バックアップはやはり外付けHDDにしないと・・・と前から思っているのですが、いいものがないのですよ。価格.COMの掲示板は、怖いことばかり書いてありますし。HDDをUSBにつなげてくれるキットもあるらしいです。
ということで迷っています。でもバックアップに関しては迷ってからではもう遅い、という法則があるそうです。心配性の私は決断を迫られています。
先日、十数年来、愛用しているアンプの調子が悪くなりました。POWERのスイッチを押してもなかなか電源が入らないのです。十回も続けていればそのうちはいるので、そう不便ではないのですが、「いやこれはきっと今に電源が入らなくなる前触れだ」と修理することにしました。

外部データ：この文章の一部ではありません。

`config.mk`:
```
export PLATFORM = sky130hd
export DESIGN_NAME = axi_addr_gen
export DESIGN_NICKNAME = d
export VERILOG_FILES = /design/src/rtl/axi_pkg.sv /design/src/rtl/axi_addr_gen.sv
export SDC_FILE = /design/constraint.sdc
export NUM_CORES = 1
export LEC_CHECK = 0
export ABC_AREA = 1
export ABC_CLOCK_PERIOD_IN_PS = 7390
export CAP_MARGIN = 20
export CORE_MARGIN = 10
export CORE_UTILIZATION = 57
export DETAILED_ROUTE_END_ITERATION = 16
export GPL_ROUTABILITY_DRIVEN = 1
export PLACE_DENSITY = 0.91
export SLEW_MARGIN = 30
export SYNTH_ARGS = -nofsm -noshare
export SYNTH_HDL_FRONTEND = slang
export SYNTH_SLANG_ARGS = --single-unit
```
`constraint.sdc`:
```
create_clock -name vclk -period 7.39
set_input_delay 0.739 -clock vclk [all_inputs]
set_output_delay 0.739 -clock vclk [all_outputs]
set_load 0.03 [all_outputs]
```
File: config.mk
export PLATFORM = sky130hd
export DESIGN_NAME = ibex_wb_arbiter
export DESIGN_NICKNAME = d
export VERILOG_FILES = /design/src/rtl/ibex_wb_arbiter.sv
export SDC_FILE = /design/constraint.sdc
export NUM_CORES = 1
export LEC_CHECK = 0
export BUFFER_PORTS_ARGS = -buffer_cell sky130_fd_sc_hd__buf_2
export CAP_MARGIN = 20
export CORE_MARGIN = 3
export CORE_UTILIZATION = 45
export CTS_CLUSTER_DIAMETER = 30
export DETAILED_ROUTE_END_ITERATION = 8
export PLACE_DENSITY = 0.69
export SLEW_MARGIN = 20
export SYNTH_ARGS = -nofsm -noshare
export SYNTH_HDL_FRONTEND = slang
export SYNTH_SLANG_ARGS = --single-unit
File: constraint.sdc
create_clock -name clk_i -period 9.1 [get_ports clk_i]
set_input_delay 0.91 -clock clk_i [delete_from_list [all_inputs] [get_ports clk_i]]
set_output_delay 0.91 -clock clk_i [all_outputs]
set_load 0.01 [all_outputs]
**config.mk**
```make
export PLATFORM = sky130hd
export DESIGN_NAME = fetch_unit
export DESIGN_NICKNAME = d
export VERILOG_FILES = /design/src/rtl/fetch_pkg.sv /design/src/rtl/if_id_reg.sv /design/src/rtl/fetch_unit.sv
export SDC_FILE = /design/constraint.sdc
export NUM_CORES = 1
export LEC_CHECK = 0
export CORE_UTILIZATION = 30
export CTS_CLUSTER_SIZE = 24
export DETAILED_ROUTE_END_ITERATION = 10
export PLACE_DENSITY = 0.6
export SKIP_CTS_REPAIR_TIMING = 1
export SLEW_MARGIN = 0
export SYNTH_ARGS = -nofsm -noshare
export SYNTH_HDL_FRONTEND = slang
export SYNTH_SLANG_ARGS = --single-unit
```
**constraint.sdc**
```tcl
create_clock -name clock -period 2.2 [get_ports clock]
set_input_delay 0.22 -clock clock [delete_from_list [all_inputs] [get_ports clock]]
set_output_delay 0.22 -clock clock [all_outputs]
set_load 0.005 [all_outputs]
```
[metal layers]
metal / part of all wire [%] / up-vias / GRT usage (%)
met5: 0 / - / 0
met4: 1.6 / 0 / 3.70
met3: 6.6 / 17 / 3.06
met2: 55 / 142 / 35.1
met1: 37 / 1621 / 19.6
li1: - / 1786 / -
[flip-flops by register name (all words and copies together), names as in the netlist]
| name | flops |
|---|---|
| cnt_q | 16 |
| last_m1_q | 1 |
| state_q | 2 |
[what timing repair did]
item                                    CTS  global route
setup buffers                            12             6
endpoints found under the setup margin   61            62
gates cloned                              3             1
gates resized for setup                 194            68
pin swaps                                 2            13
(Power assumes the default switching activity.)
File: src/rtl/ir_ctrl_pkg.sv
// Shared definitions for the interrupt source controller: register map,
// controller state encoding and CAUSE register layout.
package ir_ctrl_pkg;

    // Software-visible register addresses
    localparam logic [1:0] IR_A_PEND  = 2'd0;
    localparam logic [1:0] IR_A_MASK  = 2'd1;
    localparam logic [1:0] IR_A_CAUSE = 2'd2;
    localparam logic [1:0] IR_A_CTRL  = 2'd3;

    // CAUSE register layout: in-service flag on top, dispatched index at the bottom
    localparam int CAUSE_INSVC_BIT = 31;
    localparam int CAUSE_IDX_W     = 5;

    // CTRL register layout: only the global enable is implemented
    localparam int CTRL_EN_BIT = 0;

    // Controller states: waiting, one-cycle request to CP0, handler running
    typedef enum logic [1:0] {
        S_IDLE    = 2'd0,
        S_REQ     = 2'd1,
        S_SERVICE = 2'd2
    } irState_t;

    // Assemble the CAUSE read word from the in-service flag and source index
    function automatic logic [31:0] causeWord(input logic inSvc,
                                              input logic [CAUSE_IDX_W-1:0] idx);
        logic [31:0] w;
        w = '0;
        w[CAUSE_INSVC_BIT]     = inSvc;
        w[CAUSE_IDX_W-1:0]     = idx;
        return w;
    endfunction

endpackage

File: src/rtl/ir_ctrl_sync_edge.sv
// Per-source synchroniser and rising-edge detector. The raw device line is
// passed through a chain of SYNC_STAGES flops; a rise is reported for exactly
// one cycle when the synchronised level goes from 0 to 1.
module ir_ctrl_sync_edge #(
    parameter int SYNC_STAGES = 2
) (
    input  logic clk,
    input  logic rst,
    input  logic i_src,
    output logic o_rise
);

    // r_sync[0] takes the raw line; the MSB is the fully synchronised level
    logic [SYNC_STAGES-1:0] r_sync;
    logic                   r_prev;

    // Shift the raw line through the synchroniser and remember the last synced level
    always_ff @(posedge clk or posedge rst) begin
        if (rst) begin
            r_sync <= '0;
            r_prev <= 1'b0;
        end else begin
            r_sync <= {r_sync[SYNC_STAGES-2:0], i_src};
            r_prev <= r_sync[SYNC_STAGES-1];
        end
    end

    // A held-high line only produces one rise; a new rise needs a synced low first
    assign o_rise = r_sync[SYNC_STAGES-1] & ~r_prev;

endmodule
File: src/rtl/reg_file_param_if.sv
// rtl/reg_file_param_if.sv - bus bundle for the parameterised two-read-port register file
interface reg_file_param_if #(
  parameter int WIDTH  = 32,
  parameter int ADDR_W = 5
);
  logic              we;
  logic [ADDR_W-1:0] waddr;
  logic [WIDTH-1:0]  wdata;
  logic              re_a;
  logic              re_b;
  logic [ADDR_W-1:0] raddr_a;
  logic [ADDR_W-1:0] raddr_b;
  logic [WIDTH-1:0]  rdata_a;
  logic [WIDTH-1:0]  rdata_b;
  logic              rvalid_a;
  logic              rvalid_b;
  logic              clear;
  logic              busy;

  modport master (
    output we, waddr, wdata, re_a, re_b, raddr_a, raddr_b, clear,
    input  rdata_a, rdata_b, rvalid_a, rvalid_b, busy
  );

  modport slave (
    input  we, waddr, wdata, re_a, re_b, raddr_a, raddr_b, clear,
    output rdata_a, rdata_b, rvalid_a, rvalid_b, busy
  );
endinterface

File: src/rtl/reg_file_param.sv
// rtl/reg_file_param.sv - register file, one write and two registered read ports, sweep clear
module reg_file_param #(
  parameter int WIDTH    = 32,
  parameter int ADDR_W   = 5,
  parameter int ZERO_REG = 1,
  parameter int BYPASS   = 1
) (
  input  logic              clk,
  input  logic              reset,
  reg_file_param_if.slave   bus
);
  localparam int DEPTH = 2**ADDR_W;

  typedef enum logic {IDLE, SWEEP} state_t;

  state_t            state, state_nxt;
  logic [ADDR_W-1:0] idx, idx_nxt;
  logic              accept;
  logic              sweep_en;
  logic              wr_ok;
  logic [WIDTH-1:0]  mem [DEPTH];
  logic [WIDTH-1:0]  rd_a_val, rd_b_val;
  logic [WIDTH-1:0]  rdata_a, rdata_b;
  logic              rvalid_a, rvalid_b;

  always_ff @(posedge clk or posedge reset) begin
    if (reset) begin
      state <= IDLE;
      idx   <= '0;
    end else begin
      state <= state_nxt;
      idx   <= idx_nxt;
    end
  end

  // Traffic is only accepted in IDLE on an edge that does not start a sweep.
  always_comb begin
    state_nxt = state;
    idx_nxt   = idx;
    accept    = 1'b0;
    sweep_en  = 1'b0;
    case (state)
      IDLE: begin
        if (bus.clear) begin
          state_nxt = SWEEP;
          idx_nxt   = '0;
        end else begin
          accept = 1'b1;
        end
      end
      SWEEP: begin
        sweep_en = 1'b1;
        idx_nxt  = idx + 1'b1;
        if (idx == {ADDR_W{1'b1}}) state_nxt = IDLE;
      end
      default: state_nxt = IDLE;
    endcase
  end

  assign wr_ok = accept && bus.we && !(ZERO_REG != 0 && bus.waddr == '0);

  always_ff @(posedge clk or posedge reset) begin
    if (reset) begin
      for (int i = 0; i < DEPTH; i++) mem[i] <= '0;
    end else if (sweep_en) begin
      mem[idx] <= '0;
    end else if (wr_ok) begin
      mem[bus.waddr] <= bus.wdata;
    end
  end

  // Zero-register override is applied last so it also masks a bypassed write.
  always_comb begin
    rd_a_val = mem[bus.raddr_a];
    if (BYPASS != 0 && wr_ok && bus.waddr == bus.raddr_a) rd_a_val = bus.wdata;
    if (ZERO_REG != 0 && bus.raddr_a == '0) rd_a_val = '0;
  end

  always_comb begin
    rd_b_val = mem[bus.raddr_b];
    if (BYPASS != 0 && wr_ok && bus.waddr == bus.raddr_b) rd_b_val = bus.wdata;
    if (ZERO_REG != 0 && bus.raddr_b == '0) rd_b_val = '0;
  end

  always_ff @(posedge clk or posedge reset) begin
    if (reset) begin
      rdata_a  <= '0;
      rdata_b  <= '0;
      rvalid_a <= 1'b0;
      rvalid_b <= 1'b0;
    end else begin
      rvalid_a <= accept && bus.re_a;
      rvalid_b <= accept && bus.re_b;
      if (accept && bus.re_a) rdata_a <= rd_a_val;
      if (accept && bus.re_b) rdata_b <= rd_b_val;
    end
  end

  assign bus.rdata_a  = rdata_a;
  assign bus.rdata_b  = rdata_b;
  assign bus.rvalid_a = rvalid_a;
  assign bus.rvalid_b = rvalid_b;
  assign bus.busy     = (state == SWEEP);
endmodule

File: src/flat_wrapper.sv
// flat-port wrapper written by rule: the top's interface ports become plain ports
module reg_file_param_flat 
#(
  parameter int WIDTH    = 32,
  parameter int ADDR_W   = 5,
  parameter int ZERO_REG = 1,
  parameter int BYPASS   = 1
)
  (clk, reset, bus_we, bus_waddr, bus_wdata, bus_re_a, bus_re_b, bus_raddr_a, bus_raddr_b, bus_clear, bus_rdata_a, bus_rdata_b, bus_rvalid_a, bus_rvalid_b, bus_busy);
  reg_file_param_if #(.WIDTH(WIDTH), .ADDR_W(ADDR_W)) bus_i ();
  input  logic clk;
  input  logic reset;
  input wire logic [$bits(bus_i.we)-1:0] bus_we;
  input wire logic [$bits(bus_i.waddr)-1:0] bus_waddr;
  input wire logic [$bits(bus_i.wdata)-1:0] bus_wdata;
  input wire logic [$bits(bus_i.re_a)-1:0] bus_re_a;
  input wire logic [$bits(bus_i.re_b)-1:0] bus_re_b;
  input wire logic [$bits(bus_i.raddr_a)-1:0] bus_raddr_a;
  input wire logic [$bits(bus_i.raddr_b)-1:0] bus_raddr_b;
  input wire logic [$bits(bus_i.clear)-1:0] bus_clear;
  output wire logic [$bits(bus_i.rdata_a)-1:0] bus_rdata_a;
  output wire logic [$bits(bus_i.rdata_b)-1:0] bus_rdata_b;
  output wire logic [$bits(bus_i.rvalid_a)-1:0] bus_rvalid_a;
  output wire logic [$bits(bus_i.rvalid_b)-1:0] bus_rvalid_b;
  output wire logic [$bits(bus_i.busy)-1:0] bus_busy;
  assign bus_i.we = bus_we;
  assign bus_i.waddr = bus_waddr;
  assign bus_i.wdata = bus_wdata;
  assign bus_i.re_a = bus_re_a;
  assign bus_i.re_b = bus_re_b;
  assign bus_i.raddr_a = bus_raddr_a;
  assign bus_i.raddr_b = bus_raddr_b;
  assign bus_i.clear = bus_clear;
  assign bus_rdata_a = bus_i.rdata_a;
  assign bus_rdata_b = bus_i.rdata_b;
  assign bus_rvalid_a = bus_i.rvalid_a;
  assign bus_rvalid_b = bus_i.rvalid_b;
  assign bus_busy = bus_i.busy;
  reg_file_param #(.WIDTH(WIDTH), .ADDR_W(ADDR_W), .ZERO_REG(ZERO_REG), .BYPASS(BYPASS)) u_core (.clk(clk), .reset(reset), .bus(bus_i));
endmodule
## src/rtl/bpu_reg_pkg.sv

```systemverilog
`default_nettype none
// ============================================================================
// Module      : bpu_reg_pkg
// Description : Shared types and limits for the register file and its cells.
// Revision    : 1.0 - initial release
// ============================================================================
package bpu_reg_pkg;

    typedef enum logic [1:0] {
        CNT_NONE = 2'd0,
        CNT_INC  = 2'd1,
        CNT_DEC  = 2'd2
    } cnt_op_t;

    localparam int REG_DEPTH_MAX = 16;

endpackage
`default_nettype wire

```

## src/rtl/reg_cell.sv

```systemverilog
`default_nettype none
// ============================================================================
// Module      : reg_cell
// Description : Single WIDTH-bit register with sync reset, load and inc/dec.
// Revision    : 1.0 - initial release
// ============================================================================
module reg_cell
    import bpu_reg_pkg::*;
#(
    parameter int WIDTH = 8
) (
    input  logic             clk,
    input  logic             rst,
    input  logic             load,
    input  logic [WIDTH-1:0] load_data,
    input  cnt_op_t          op,
    output logic [WIDTH-1:0] value,
    output logic             wrap
);

    logic [WIDTH-1:0] r_value;

    always_ff @(posedge clk) begin
        if (rst) begin
            r_value <= '0;
        end else if (load) begin
            r_value <= load_data;
        end else begin
            case (op)
                CNT_INC: r_value <= r_value + WIDTH'(1);
                CNT_DEC: r_value <= r_value - WIDTH'(1);
                default: r_value <= r_value;
            endcase
        end
    end

    // Wrap is only meaningful when the counter operation actually applies.
    assign wrap  = !load && (((op == CNT_INC) && (&r_value)) ||
                             ((op == CNT_DEC) && (~|r_value)));
    assign value = r_value;

endmodule
`default_nettype wire

```

## src/rtl/register_file.sv

```systemverilog
`default_nettype none
// ============================================================================
// Module      : register_file
// Description : DEPTH x WIDTH register file, one write port, two read ports,
//               and an in-place inc/dec counter port with registered carry.
// Revision    : 1.0 - initial release
// ============================================================================
module register_file
    import bpu_reg_pkg::*;
#(
    parameter int WIDTH  = 8,
    parameter int DEPTH  = 4,
    localparam int ADDR_W = $clog2(DEPTH)
) (
    input  logic              clk,
    input  logic              rst,
    input  logic              write,
    input  logic [ADDR_W-1:0] waddr,
    input  logic [WIDTH-1:0]  data_in,
    input  logic              read_a,
    input  logic [ADDR_W-1:0] raddr_a,
    output logic [WIDTH-1:0]  data_out_a,
    input  logic              read_b,
    input  logic [ADDR_W-1:0] raddr_b,
    output logic [WIDTH-1:0]  data_out_b,
    input  logic              inc,
    input  logic              dec,
    input  logic [ADDR_W-1:0] caddr,
    output logic              carry
);

    logic              w_wvalid;
    logic              w_cvalid;
    cnt_op_t           w_op;
    logic [WIDTH-1:0]  w_regs [DEPTH];
    logic [DEPTH-1:0]  w_wrap;
    logic              r_carry;

    assign w_wvalid = write && (32'(waddr) < DEPTH);

    // Simultaneous inc+dec cancels; a write to the same address wins.
    assign w_cvalid = (inc ^ dec) && (32'(caddr) < DEPTH) &&
                      !(w_wvalid && (waddr == caddr));

    always_comb begin
        w_op = CNT_NONE;
        if (w_cvalid) begin
            w_op = inc ? CNT_INC : CNT_DEC;
        end
    end

    for (genvar i = 0; i < DEPTH; i++) begin : g_cells
        reg_cell #(
            .WIDTH(WIDTH)
        ) u_cell (
            .clk      (clk),
            .rst      (rst),
            .load     (w_wvalid && (waddr == ADDR_W'(i))),
            .load_data(data_in),
            .op       ((caddr == ADDR_W'(i)) ? w_op : CNT_NONE),
            .value    (w_regs[i]),
            .wrap     (w_wrap[i])
        );
    end

    always_ff @(posedge clk) begin
        if (rst) begin
            r_carry <= 1'b0;
        end else begin
            r_carry <= |w_wrap;
        end
    end

    assign carry = r_carry;

    // Out-of-range or disabled reads fall through to zero.
    always_comb begin
        data_out_a = '0;
        data_out_b = '0;
        for (int i = 0; i < DEPTH; i++) begin
            if (read_a && (raddr_a == ADDR_W'(i))) data_out_a = w_regs[i];
            if (read_b && (raddr_b == ADDR_W'(i))) data_out_b = w_regs[i];
        end
    end

endmodule
`default_nettype wire

```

一人で持つのがやっとと言う重さなのでサービスマンに出張してもらったのですが、結局持ち帰りになり、1週間後に戻ってきました。ついでに左右のバランスが悪いのも直してもらって修理費用は20,349円でした。ちょっと高かったですが、あと十年くらいは大丈夫かなと思います。
アフターサービスは各社様々ですが、よい印象を持っているのがDELLと松下電器です。DELLのオンサイトのサービスはとても早くて親切です。1度、これも電源が入らなくなり、サービスマンが来て無償でマザーボードを交換してもらいました。
松下電器は生ごみ処理機を修理してもらったのですが、保障期間を過ぎていたのでかなりの出費を覚悟していました。ところがサービスマンは大きな部品を取り替えた後で、「まだきれいだからいいですよ」と修理費を受け取らずに帰りました。ここまで権限を委譲できるのは素晴らしいと思います。
松下幸之助の言葉を思い出しました。「松下電器は何を作っているところかと尋ねられたら、人を作っているところだと答え、しかる後に電気製品も作っておりますと答えていただきたい。」